=== Data shown ===

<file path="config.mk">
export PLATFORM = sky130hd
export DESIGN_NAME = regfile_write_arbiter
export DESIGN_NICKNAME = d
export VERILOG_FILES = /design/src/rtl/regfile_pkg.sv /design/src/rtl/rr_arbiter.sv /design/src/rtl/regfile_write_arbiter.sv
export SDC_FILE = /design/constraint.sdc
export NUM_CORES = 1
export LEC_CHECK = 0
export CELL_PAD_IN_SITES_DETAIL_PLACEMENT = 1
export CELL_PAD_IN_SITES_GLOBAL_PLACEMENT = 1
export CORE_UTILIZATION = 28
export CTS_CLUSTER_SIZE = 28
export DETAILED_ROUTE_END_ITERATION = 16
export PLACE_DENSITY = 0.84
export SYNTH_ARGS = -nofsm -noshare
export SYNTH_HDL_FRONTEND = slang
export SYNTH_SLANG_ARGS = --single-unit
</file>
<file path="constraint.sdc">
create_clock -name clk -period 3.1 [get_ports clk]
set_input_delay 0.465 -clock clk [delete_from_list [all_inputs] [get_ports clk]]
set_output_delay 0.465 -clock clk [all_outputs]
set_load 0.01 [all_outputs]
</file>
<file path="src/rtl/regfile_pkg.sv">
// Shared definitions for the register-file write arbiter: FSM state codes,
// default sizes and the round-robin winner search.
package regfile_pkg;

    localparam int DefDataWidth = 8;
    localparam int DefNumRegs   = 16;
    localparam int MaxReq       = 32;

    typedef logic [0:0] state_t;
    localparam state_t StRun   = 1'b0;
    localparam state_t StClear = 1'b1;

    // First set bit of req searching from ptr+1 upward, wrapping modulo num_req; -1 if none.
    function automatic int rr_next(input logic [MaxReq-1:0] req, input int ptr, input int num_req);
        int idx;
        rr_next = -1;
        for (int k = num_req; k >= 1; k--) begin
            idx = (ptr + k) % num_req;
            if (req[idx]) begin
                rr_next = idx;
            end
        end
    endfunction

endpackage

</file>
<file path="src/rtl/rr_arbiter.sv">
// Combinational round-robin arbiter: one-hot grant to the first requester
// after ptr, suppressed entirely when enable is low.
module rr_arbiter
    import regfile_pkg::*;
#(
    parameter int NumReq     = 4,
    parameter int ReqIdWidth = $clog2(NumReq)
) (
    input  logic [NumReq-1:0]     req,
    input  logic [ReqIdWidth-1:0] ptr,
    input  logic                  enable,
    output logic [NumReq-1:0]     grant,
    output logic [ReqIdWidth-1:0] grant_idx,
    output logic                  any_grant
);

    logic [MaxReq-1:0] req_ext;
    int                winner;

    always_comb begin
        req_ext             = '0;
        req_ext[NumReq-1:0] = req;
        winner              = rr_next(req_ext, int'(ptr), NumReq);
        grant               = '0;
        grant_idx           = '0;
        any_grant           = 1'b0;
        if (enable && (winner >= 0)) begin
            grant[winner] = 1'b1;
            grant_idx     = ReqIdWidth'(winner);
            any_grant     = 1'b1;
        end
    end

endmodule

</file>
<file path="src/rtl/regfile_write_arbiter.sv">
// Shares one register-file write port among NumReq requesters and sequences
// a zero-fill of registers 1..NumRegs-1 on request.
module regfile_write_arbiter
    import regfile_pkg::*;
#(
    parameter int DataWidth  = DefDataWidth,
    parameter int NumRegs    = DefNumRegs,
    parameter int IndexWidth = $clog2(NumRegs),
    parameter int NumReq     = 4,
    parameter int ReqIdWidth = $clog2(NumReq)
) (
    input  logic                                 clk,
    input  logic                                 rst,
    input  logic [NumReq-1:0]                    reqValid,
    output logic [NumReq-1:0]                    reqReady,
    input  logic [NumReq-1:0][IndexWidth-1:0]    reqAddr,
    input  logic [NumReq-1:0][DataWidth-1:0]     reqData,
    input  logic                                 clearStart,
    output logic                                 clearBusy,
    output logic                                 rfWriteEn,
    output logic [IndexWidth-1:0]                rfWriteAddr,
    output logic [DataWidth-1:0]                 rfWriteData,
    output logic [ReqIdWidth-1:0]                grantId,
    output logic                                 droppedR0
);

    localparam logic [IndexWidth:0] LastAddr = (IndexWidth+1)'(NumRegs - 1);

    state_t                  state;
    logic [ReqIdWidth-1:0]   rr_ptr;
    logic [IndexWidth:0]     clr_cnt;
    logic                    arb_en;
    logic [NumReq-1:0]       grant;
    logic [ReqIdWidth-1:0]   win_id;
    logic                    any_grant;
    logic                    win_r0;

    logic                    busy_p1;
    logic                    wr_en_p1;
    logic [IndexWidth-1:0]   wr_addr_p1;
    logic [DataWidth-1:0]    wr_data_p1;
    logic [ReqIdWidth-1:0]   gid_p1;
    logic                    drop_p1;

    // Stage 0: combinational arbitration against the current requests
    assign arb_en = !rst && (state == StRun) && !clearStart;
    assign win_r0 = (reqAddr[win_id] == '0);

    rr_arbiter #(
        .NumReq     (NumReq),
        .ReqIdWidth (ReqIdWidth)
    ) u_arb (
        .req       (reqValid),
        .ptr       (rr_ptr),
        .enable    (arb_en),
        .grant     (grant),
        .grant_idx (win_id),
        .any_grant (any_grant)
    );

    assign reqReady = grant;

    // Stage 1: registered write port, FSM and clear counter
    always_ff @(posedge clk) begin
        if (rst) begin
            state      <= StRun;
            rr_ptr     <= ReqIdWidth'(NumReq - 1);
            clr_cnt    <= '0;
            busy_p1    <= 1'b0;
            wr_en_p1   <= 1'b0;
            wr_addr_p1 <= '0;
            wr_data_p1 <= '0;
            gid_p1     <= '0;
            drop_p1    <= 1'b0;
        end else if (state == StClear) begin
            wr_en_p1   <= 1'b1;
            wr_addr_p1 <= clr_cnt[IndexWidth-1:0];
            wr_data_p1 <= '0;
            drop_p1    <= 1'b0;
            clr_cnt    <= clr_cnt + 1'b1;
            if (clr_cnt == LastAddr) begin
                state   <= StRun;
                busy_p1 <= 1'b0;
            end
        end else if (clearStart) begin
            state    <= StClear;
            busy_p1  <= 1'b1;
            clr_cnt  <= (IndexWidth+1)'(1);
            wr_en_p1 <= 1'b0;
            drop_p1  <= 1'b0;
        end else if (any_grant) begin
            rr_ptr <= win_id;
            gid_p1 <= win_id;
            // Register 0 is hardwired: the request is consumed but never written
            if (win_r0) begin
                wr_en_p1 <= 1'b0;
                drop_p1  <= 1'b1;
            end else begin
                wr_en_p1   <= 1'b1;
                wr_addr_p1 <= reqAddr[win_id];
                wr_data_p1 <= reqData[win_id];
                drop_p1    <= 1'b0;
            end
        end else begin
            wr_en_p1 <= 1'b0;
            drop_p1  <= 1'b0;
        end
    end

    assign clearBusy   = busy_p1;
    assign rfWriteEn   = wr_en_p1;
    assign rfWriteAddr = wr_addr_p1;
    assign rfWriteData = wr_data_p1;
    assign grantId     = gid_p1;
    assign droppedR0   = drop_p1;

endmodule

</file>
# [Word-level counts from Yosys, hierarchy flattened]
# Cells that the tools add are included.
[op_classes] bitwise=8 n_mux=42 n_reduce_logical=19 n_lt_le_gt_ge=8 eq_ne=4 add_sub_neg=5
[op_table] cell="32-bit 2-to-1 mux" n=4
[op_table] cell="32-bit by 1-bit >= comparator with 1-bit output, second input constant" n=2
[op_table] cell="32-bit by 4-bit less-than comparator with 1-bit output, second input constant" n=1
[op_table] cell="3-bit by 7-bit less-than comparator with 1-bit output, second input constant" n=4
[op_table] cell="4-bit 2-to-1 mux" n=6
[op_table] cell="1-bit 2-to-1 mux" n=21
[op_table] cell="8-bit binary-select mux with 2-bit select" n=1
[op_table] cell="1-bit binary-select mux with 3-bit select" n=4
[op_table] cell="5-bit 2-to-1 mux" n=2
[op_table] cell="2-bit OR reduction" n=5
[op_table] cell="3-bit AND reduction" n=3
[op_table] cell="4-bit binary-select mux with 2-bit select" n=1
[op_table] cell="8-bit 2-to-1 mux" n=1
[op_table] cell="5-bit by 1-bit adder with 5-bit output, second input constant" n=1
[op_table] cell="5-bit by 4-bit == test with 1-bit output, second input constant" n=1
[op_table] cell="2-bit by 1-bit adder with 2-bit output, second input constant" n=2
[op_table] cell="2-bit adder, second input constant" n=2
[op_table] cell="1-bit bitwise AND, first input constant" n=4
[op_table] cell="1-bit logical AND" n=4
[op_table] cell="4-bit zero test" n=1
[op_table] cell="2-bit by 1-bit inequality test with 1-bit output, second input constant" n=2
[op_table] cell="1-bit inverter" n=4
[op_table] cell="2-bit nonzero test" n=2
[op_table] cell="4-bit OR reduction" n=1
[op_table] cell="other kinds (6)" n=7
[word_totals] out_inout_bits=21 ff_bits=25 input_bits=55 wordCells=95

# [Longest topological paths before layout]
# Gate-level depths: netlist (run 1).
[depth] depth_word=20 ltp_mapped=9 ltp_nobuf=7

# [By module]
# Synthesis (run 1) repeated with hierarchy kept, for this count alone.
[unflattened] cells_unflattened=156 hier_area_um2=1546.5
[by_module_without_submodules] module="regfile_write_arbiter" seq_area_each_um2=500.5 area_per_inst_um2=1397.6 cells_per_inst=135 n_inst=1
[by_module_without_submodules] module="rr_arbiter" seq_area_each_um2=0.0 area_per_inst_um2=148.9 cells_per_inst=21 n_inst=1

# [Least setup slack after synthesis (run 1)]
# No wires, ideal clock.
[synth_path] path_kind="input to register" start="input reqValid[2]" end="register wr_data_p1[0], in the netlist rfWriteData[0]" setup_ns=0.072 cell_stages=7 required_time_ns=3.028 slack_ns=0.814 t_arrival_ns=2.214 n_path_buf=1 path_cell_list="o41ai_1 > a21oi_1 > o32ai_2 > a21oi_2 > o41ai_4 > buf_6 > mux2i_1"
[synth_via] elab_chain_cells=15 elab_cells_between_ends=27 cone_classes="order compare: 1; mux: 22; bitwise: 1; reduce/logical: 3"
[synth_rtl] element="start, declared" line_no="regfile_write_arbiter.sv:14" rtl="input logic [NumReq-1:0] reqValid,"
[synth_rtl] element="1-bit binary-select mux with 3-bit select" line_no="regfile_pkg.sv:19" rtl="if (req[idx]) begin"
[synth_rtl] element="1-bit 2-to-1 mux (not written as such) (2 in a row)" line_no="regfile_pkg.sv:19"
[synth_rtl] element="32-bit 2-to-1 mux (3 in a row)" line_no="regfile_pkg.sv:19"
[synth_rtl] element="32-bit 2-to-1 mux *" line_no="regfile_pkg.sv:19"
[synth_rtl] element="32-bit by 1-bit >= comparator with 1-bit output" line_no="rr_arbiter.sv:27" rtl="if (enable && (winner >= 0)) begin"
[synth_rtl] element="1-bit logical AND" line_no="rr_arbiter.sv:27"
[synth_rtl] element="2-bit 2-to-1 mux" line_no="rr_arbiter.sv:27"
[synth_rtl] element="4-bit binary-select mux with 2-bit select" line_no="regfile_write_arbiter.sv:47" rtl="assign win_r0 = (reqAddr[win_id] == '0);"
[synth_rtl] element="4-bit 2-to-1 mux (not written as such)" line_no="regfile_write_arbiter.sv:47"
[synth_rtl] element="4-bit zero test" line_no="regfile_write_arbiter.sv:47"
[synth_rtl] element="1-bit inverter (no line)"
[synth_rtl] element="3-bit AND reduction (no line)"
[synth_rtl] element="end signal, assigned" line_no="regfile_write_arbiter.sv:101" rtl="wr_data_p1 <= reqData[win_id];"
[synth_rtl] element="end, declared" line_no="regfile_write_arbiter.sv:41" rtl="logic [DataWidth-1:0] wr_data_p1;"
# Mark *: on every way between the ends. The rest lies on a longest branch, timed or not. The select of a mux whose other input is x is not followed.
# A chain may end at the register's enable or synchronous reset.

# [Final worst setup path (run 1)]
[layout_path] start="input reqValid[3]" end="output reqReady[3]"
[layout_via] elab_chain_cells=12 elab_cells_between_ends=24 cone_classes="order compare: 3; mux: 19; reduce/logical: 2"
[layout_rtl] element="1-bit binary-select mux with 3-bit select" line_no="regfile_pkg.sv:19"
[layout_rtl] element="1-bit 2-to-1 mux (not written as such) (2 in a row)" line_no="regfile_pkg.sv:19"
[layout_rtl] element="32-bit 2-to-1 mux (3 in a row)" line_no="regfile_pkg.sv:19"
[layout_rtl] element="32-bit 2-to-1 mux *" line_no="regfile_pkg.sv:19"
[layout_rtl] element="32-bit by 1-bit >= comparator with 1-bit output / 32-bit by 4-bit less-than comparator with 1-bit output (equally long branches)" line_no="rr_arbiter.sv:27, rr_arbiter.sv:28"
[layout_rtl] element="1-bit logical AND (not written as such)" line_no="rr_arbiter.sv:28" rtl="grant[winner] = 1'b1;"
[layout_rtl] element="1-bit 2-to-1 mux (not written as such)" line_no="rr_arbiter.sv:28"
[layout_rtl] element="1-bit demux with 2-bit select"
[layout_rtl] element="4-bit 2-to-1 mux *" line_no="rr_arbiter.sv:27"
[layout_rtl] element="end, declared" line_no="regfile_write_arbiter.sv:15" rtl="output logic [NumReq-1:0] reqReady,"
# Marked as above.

=== Problem details ===
Exactly as written, please transcribe the lines from the start of the records above to the line that holds "export CELL_PAD_IN_SITES_DETAIL_PLACEMENT = 1", both ends included.

=== Result for this exercise ===
<file path="config.mk">
export PLATFORM = sky130hd
export DESIGN_NAME = regfile_write_arbiter
export DESIGN_NICKNAME = d
export VERILOG_FILES = /design/src/rtl/regfile_pkg.sv /design/src/rtl/rr_arbiter.sv /design/src/rtl/regfile_write_arbiter.sv
export SDC_FILE = /design/constraint.sdc
export NUM_CORES = 1
export LEC_CHECK = 0
export CELL_PAD_IN_SITES_DETAIL_PLACEMENT = 1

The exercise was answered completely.